Well we have come across that in the past and it still does exist – not just in research but in other areas as, as well. "Do you have patient and public involvement?" "Oh yes, aye I spoke to so and so on the phone," it's ticked off whatever. So yes, there is – I have to say I've been probably fortunate where anything that I've been involved in , my view and my opinion, if I haven't offered it, it has been asked. There were occasions where you felt, way, way back when I first got involved, one or two situations where that could have been, you know, the tick box situation but I always managed to get my, my say in things. And I think it, I think it's now, from my perspective, you can't go to a meeting or anything like that and, and hide because more and more your opinion and your view is being asked for. And it gets to the stage where if, I mean I've been at meetings where I've more or less, for quite a lot of time, everything has been said and, "Oh that's fine oh I agree with that," and during the course of the meeting the Chair has said, "Tom you're very quiet, have you got nothing to say?" So you can't hide, you know which is good because then we're getting away from the, the tick box situation there. But it still does exist in areas – some of my colleagues have experienced it but I've been quite fortunate in that, you know, my opinion has been asked for if I am sitting quietly and drinking my tea.

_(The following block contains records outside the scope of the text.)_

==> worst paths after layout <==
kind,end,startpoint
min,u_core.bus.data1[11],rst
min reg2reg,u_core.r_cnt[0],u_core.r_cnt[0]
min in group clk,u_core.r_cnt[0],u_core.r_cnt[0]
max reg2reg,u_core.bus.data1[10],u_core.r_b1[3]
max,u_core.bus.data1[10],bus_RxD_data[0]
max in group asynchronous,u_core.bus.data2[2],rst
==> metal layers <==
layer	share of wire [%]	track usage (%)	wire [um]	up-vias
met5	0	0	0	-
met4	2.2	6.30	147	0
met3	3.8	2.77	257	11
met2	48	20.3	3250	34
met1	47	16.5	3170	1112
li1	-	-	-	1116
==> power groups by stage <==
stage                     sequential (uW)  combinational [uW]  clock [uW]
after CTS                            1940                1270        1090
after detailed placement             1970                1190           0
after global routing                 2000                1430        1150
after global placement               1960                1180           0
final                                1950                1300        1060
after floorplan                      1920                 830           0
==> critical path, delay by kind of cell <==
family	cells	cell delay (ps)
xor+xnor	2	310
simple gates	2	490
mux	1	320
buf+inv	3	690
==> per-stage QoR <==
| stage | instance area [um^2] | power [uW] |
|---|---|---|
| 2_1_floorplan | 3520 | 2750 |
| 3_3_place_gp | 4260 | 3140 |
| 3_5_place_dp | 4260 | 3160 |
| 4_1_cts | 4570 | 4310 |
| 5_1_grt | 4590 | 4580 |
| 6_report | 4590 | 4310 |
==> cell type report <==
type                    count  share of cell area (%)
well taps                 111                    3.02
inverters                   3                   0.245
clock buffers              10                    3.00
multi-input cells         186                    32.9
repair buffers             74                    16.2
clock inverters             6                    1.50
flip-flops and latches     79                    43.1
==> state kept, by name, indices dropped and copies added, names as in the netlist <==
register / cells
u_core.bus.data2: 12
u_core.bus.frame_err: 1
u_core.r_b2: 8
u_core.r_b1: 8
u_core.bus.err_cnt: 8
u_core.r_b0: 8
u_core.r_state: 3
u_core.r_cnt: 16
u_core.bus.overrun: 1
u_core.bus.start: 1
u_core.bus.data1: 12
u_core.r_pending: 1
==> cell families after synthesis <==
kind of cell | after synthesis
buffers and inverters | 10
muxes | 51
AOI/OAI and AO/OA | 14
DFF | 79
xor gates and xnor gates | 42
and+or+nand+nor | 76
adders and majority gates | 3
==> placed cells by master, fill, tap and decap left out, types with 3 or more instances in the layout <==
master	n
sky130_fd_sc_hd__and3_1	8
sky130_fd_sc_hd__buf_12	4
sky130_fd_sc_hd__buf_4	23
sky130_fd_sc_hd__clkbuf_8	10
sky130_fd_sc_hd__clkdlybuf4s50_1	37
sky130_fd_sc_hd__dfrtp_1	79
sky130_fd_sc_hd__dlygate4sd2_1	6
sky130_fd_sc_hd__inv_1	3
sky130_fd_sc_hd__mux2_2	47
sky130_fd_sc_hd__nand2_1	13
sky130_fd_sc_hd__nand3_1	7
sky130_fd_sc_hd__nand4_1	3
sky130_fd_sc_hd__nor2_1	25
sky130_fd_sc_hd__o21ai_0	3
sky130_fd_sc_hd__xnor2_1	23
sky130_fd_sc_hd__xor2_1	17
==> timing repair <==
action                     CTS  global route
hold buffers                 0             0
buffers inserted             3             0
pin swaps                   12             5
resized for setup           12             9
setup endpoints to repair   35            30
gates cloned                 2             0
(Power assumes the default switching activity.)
--- config.mk ---
export PLATFORM = sky130hd
export DESIGN_NAME = fetch_queue_flat
export DESIGN_NICKNAME = d
export VERILOG_FILES = /design/src/rtl/fetch_queue_if.sv /design/src/rtl/fetch_queue.sv /design/src/flat_wrapper.sv
export SDC_FILE = /design/constraint.sdc
export NUM_CORES = 1
export LEC_CHECK = 0
export CORE_MARGIN = 4
export CORE_UTILIZATION = 50
export CTS_BUF_LIST = sky130_fd_sc_hd__clkbuf_8
export CTS_CLUSTER_DIAMETER = 50
export CTS_CLUSTER_SIZE = 8
export DETAILED_ROUTE_END_ITERATION = 6
export PLACE_DENSITY = 0.84
export SYNTH_ARGS = -nofsm -noshare
export SYNTH_HDL_FRONTEND = slang
export SYNTH_SLANG_ARGS = --single-unit
--- constraint.sdc ---
create_clock -name clk -period 6.4 [get_ports clk]
set_input_delay 0.96 -clock clk [delete_from_list [all_inputs] [get_ports clk]]
set_output_delay 0.96 -clock clk [all_outputs]
set_load 0.01 [all_outputs]
==> src/rtl/tv_sequencer.sv <==
// Applies stored vectors to a combinational DUT, waits SETTLE cycles,
// compares the response and accumulates a saturating mismatch count.
module tv_sequencer
   import tv_pkg::*;
#(
   parameter int NIN    = 3,
   parameter int NOUT   = 1,
   parameter int DEPTH  = 16,
   parameter int SETTLE = 2,
   parameter int ERR_W  = TV_ERR_W,
   localparam int AW    = $clog2(DEPTH),
   localparam int VW    = NIN + NOUT
) (
   input  logic             clk,
   input  logic             reset_n,
   input  logic             load_we,
   input  logic [AW-1:0]    load_addr,
   input  logic [VW-1:0]    load_data,
   input  logic [AW:0]      vec_count,
   input  logic             start,
   output logic [NIN-1:0]   dut_in,
   input  logic [NOUT-1:0]  dut_out,
   output logic             busy,
   output logic             done,
   output logic             pass,
   output logic [ERR_W-1:0] errors,
   output logic             first_err_valid,
   output logic [AW-1:0]    first_err_idx
);

   localparam int CW = (SETTLE > 1) ? $clog2(SETTLE) : 1;
   localparam logic [CW-1:0] CNT_LOAD = CW'((SETTLE > 0) ? SETTLE - 1 : 0);
   localparam logic [AW:0] DEPTH_N = (AW + 1)'(DEPTH);
   localparam logic [ERR_W-1:0] ERR_MAX = ERR_W'(TV_ERR_MAX);

   tv_state_e        state_q, state_d;
   logic [AW:0]      idx_q, idx_d;
   logic [AW:0]      n_q, n_d;
   logic [CW-1:0]    cnt_q, cnt_d;
   logic [NOUT-1:0]  exp_q, exp_d;
   logic [NIN-1:0]   dut_in_q, dut_in_d;
   logic             busy_q, busy_d;
   logic             done_q, done_d;
   logic             pass_q, pass_d;
   logic [ERR_W-1:0] err_q, err_d;
   logic             fev_q, fev_d;
   logic [AW-1:0]    fei_q, fei_d;

   logic [VW-1:0]    rd_word;
   logic             mismatch;

   tv_vec_mem #(
      .W     (VW),
      .DEPTH (DEPTH),
      .AW    (AW)
   ) u_mem (
      .clk   (clk),
      .we    (load_we & ~busy_q),
      .waddr (load_addr),
      .wdata (load_data),
      .raddr (idx_q[AW-1:0]),
      .rdata (rd_word)
   );

   assign mismatch = (dut_out != exp_q);

   always_comb begin
      state_d  = state_q;
      idx_d    = idx_q;
      n_d      = n_q;
      cnt_d    = cnt_q;
      exp_d    = exp_q;
      dut_in_d = dut_in_q;
      busy_d   = busy_q;
      done_d   = done_q;
      pass_d   = pass_q;
      err_d    = err_q;
      fev_d    = fev_q;
      fei_d    = fei_q;
      unique case (state_q)
         S_IDLE, S_DONE: begin
            if (start) begin
               n_d    = (vec_count > DEPTH_N) ? DEPTH_N : vec_count;
               idx_d  = '0;
               err_d  = '0;
               fev_d  = 1'b0;
               fei_d  = '0;
               done_d = 1'b0;
               pass_d = 1'b0;
               if (n_d == '0) begin
                  state_d = S_DONE;
                  done_d  = 1'b1;
                  pass_d  = 1'b1;
               end else begin
                  state_d = S_APPLY;
                  busy_d  = 1'b1;
               end
            end
         end
         S_APPLY: begin
            dut_in_d = rd_word[VW-1:NOUT];
            exp_d    = rd_word[NOUT-1:0];
            cnt_d    = CNT_LOAD;
            state_d  = (SETTLE == 0) ? S_CHECK : S_WAIT;
         end
         S_WAIT: begin
            if (cnt_q == '0) state_d = S_CHECK;
            else cnt_d = cnt_q - 1'b1;
         end
         S_CHECK: begin
            if (mismatch) begin
               if (err_q != ERR_MAX) err_d = err_q + 1'b1;
               if (!fev_q) begin
                  fev_d = 1'b1;
                  fei_d = idx_q[AW-1:0];
               end
            end
            idx_d = idx_q + 1'b1;
            if (idx_q == n_q - 1'b1) begin
               state_d = S_DONE;
               busy_d  = 1'b0;
               done_d  = 1'b1;
               pass_d  = (err_d == '0);
            end else begin
               state_d = S_APPLY;
            end
         end
         default: state_d = S_IDLE;
      endcase
   end

   always_ff @(posedge clk or negedge reset_n) begin
      if (!reset_n) begin
         state_q  <= S_IDLE;
         idx_q    <= '0;
         n_q      <= '0;
         cnt_q    <= '0;
         exp_q    <= '0;
         dut_in_q <= '0;
         busy_q   <= 1'b0;
         done_q   <= 1'b0;
         pass_q   <= 1'b0;
         err_q    <= '0;
         fev_q    <= 1'b0;
         fei_q    <= '0;
      end else begin
         state_q  <= state_d;
         idx_q    <= idx_d;
         n_q      <= n_d;
         cnt_q    <= cnt_d;
         exp_q    <= exp_d;
         dut_in_q <= dut_in_d;
         busy_q   <= busy_d;
         done_q   <= done_d;
         pass_q   <= pass_d;
         err_q    <= err_d;
         fev_q    <= fev_d;
         fei_q    <= fei_d;
      end
   end

   assign dut_in          = dut_in_q;
   assign busy            = busy_q;
   assign done            = done_q;
   assign pass            = pass_q;
   assign errors          = err_q;
   assign first_err_valid = fev_q;
   assign first_err_idx   = fei_q;

endmodule
==> config.mk <==
export PLATFORM = sky130hd
export DESIGN_NAME = tv_sequencer
export DESIGN_NICKNAME = d
export VERILOG_FILES = /design/src/rtl/tv_pkg.sv /design/src/rtl/tv_vec_mem.sv /design/src/rtl/tv_sequencer.sv
export SDC_FILE = /design/constraint.sdc
export NUM_CORES = 1
export LEC_CHECK = 0
export CAP_MARGIN = 10
export CORE_ASPECT_RATIO = 1.4
export CORE_UTILIZATION = 63
export CTS_BUF_LIST = sky130_fd_sc_hd__clkbuf_8 sky130_fd_sc_hd__clkbuf_16
export DETAILED_ROUTE_END_ITERATION = 16
export DONT_BUFFER_PORTS = 1
export PLACE_DENSITY = 0.79
export SETUP_SLACK_MARGIN = 0.05
export SLEW_MARGIN = 20
export SYNTH_ARGS = -nofsm -noshare
export SYNTH_HDL_FRONTEND = slang
export SYNTH_HIERARCHICAL = 1
export SYNTH_SLANG_ARGS = --single-unit
==> constraint.sdc <==
create_clock -name clk -period 3.1 [get_ports clk]
set_input_delay 0.62 -clock clk [delete_from_list [all_inputs] [get_ports clk]]
set_output_delay 0.62 -clock clk [all_outputs]
set_load 0.02 [all_outputs]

I mean there's still, with all due respect, there's still dinosaurs out there who think, 'Oh no they shouldn't be involved, you know, we'll tell them what to do and what, what's best for them,' you know. But among the ones who have come out of the dark ages then yes it's very much accepted because a lot of them won't progress or won't proceed with their proposals or their studies or whatever without contacting consumers.
Generally involvement has moved from tokenism to lay people coming up with research ideas – but occasionally researchers can still seem defensive.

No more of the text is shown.